Problem >> Extract each line from the entries below that has the string "CntW" in it.

Exercise data >>
========================================

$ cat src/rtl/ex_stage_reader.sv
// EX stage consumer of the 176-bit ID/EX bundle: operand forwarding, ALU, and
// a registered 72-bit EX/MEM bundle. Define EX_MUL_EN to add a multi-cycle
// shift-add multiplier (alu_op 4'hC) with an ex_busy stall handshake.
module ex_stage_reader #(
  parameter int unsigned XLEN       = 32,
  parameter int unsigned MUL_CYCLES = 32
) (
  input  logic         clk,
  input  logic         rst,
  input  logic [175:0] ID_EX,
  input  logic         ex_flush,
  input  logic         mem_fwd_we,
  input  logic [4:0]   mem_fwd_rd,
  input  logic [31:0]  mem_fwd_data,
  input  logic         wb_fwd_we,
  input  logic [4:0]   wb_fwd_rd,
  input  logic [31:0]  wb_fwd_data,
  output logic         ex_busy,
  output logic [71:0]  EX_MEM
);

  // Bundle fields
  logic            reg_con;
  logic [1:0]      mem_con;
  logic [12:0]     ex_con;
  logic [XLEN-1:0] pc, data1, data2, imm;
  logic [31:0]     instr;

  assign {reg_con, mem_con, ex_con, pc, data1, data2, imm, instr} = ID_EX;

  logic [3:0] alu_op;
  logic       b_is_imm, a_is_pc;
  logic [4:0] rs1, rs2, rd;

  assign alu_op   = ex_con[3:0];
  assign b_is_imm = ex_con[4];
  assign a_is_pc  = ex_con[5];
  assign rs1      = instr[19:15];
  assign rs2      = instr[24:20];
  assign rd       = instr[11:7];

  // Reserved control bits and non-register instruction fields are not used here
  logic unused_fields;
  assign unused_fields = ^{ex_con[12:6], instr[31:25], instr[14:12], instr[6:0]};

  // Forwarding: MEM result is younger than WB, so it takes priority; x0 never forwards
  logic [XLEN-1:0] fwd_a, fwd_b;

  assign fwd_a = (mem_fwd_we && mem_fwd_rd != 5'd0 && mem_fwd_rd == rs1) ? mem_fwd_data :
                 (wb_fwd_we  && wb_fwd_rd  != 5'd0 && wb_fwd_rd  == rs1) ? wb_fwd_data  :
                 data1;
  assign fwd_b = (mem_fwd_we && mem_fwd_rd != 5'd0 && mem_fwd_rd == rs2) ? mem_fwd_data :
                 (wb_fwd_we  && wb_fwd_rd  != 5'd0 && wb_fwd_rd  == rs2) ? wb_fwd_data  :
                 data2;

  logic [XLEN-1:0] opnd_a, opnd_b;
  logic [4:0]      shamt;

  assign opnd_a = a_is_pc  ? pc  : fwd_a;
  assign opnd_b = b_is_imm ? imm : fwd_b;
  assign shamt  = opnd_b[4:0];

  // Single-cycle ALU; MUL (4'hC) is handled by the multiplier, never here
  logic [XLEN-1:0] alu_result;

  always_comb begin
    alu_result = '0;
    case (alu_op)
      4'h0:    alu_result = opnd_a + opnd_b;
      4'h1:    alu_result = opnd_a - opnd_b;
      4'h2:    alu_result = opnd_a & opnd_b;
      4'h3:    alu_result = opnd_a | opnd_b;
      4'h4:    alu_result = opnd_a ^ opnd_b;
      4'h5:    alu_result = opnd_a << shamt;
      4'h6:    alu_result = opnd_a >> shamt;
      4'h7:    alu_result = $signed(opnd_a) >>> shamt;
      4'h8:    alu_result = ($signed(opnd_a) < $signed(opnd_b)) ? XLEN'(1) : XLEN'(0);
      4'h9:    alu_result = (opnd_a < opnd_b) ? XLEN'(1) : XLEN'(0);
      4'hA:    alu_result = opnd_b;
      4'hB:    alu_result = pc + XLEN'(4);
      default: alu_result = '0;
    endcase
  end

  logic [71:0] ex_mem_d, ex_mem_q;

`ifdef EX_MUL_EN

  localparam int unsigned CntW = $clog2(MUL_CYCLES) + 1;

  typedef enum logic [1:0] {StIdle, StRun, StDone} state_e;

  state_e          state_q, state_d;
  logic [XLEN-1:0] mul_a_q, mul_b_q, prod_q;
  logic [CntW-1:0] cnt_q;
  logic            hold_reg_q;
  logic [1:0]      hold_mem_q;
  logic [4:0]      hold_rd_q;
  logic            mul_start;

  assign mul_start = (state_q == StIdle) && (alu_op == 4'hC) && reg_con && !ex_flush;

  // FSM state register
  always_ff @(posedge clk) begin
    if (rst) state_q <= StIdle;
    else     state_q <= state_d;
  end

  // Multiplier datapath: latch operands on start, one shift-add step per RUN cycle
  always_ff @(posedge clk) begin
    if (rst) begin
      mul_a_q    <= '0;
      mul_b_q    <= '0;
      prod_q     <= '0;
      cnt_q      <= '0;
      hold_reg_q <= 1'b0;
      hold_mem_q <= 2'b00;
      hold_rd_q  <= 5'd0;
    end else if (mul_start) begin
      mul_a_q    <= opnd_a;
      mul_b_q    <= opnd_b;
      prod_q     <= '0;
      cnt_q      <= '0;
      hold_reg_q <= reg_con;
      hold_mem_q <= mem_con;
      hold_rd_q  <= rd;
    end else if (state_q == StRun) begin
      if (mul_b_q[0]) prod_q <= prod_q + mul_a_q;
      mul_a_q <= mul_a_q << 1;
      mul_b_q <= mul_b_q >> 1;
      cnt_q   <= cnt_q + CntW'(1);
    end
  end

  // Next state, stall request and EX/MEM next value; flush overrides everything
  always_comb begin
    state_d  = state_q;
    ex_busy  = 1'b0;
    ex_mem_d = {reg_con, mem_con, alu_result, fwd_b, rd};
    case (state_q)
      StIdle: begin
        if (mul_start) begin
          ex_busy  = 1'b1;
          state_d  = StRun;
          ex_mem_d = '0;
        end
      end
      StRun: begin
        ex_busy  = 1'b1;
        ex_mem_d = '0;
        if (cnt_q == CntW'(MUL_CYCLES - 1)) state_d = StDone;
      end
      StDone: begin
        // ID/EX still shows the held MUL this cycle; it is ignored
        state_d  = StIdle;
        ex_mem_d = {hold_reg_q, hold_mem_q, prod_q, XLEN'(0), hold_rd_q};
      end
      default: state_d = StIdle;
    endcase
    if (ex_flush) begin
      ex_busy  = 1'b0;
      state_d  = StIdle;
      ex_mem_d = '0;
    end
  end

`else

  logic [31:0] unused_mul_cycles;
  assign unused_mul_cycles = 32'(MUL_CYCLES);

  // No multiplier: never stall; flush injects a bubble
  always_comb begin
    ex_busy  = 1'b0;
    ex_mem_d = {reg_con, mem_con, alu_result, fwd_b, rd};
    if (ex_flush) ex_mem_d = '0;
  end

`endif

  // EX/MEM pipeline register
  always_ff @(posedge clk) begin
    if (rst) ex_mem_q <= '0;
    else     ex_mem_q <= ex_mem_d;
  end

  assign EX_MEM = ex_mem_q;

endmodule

========================================

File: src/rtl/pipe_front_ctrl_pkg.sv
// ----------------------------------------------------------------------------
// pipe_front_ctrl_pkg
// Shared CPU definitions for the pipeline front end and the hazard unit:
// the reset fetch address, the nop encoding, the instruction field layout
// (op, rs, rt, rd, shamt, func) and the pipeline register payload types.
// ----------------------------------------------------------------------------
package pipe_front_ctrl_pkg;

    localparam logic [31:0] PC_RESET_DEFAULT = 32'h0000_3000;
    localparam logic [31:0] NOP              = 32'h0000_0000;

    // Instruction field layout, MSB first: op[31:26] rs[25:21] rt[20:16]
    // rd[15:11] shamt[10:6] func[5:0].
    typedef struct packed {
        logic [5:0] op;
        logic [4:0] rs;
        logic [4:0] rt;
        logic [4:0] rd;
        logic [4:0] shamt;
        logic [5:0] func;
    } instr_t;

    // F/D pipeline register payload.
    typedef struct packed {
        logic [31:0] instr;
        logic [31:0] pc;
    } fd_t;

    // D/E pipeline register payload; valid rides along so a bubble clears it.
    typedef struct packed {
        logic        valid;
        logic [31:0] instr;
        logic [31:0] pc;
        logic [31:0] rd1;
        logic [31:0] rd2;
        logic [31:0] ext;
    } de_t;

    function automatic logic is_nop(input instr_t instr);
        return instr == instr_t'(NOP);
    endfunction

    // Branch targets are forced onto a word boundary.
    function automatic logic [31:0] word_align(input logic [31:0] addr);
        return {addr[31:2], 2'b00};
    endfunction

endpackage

========================================

Output of the exercise >>
  localparam int unsigned CntW = $clog2(MUL_CYCLES) + 1;
  logic [CntW-1:0] cnt_q;
      cnt_q   <= cnt_q + CntW'(1);
        if (cnt_q == CntW'(MUL_CYCLES - 1)) state_d = StDone;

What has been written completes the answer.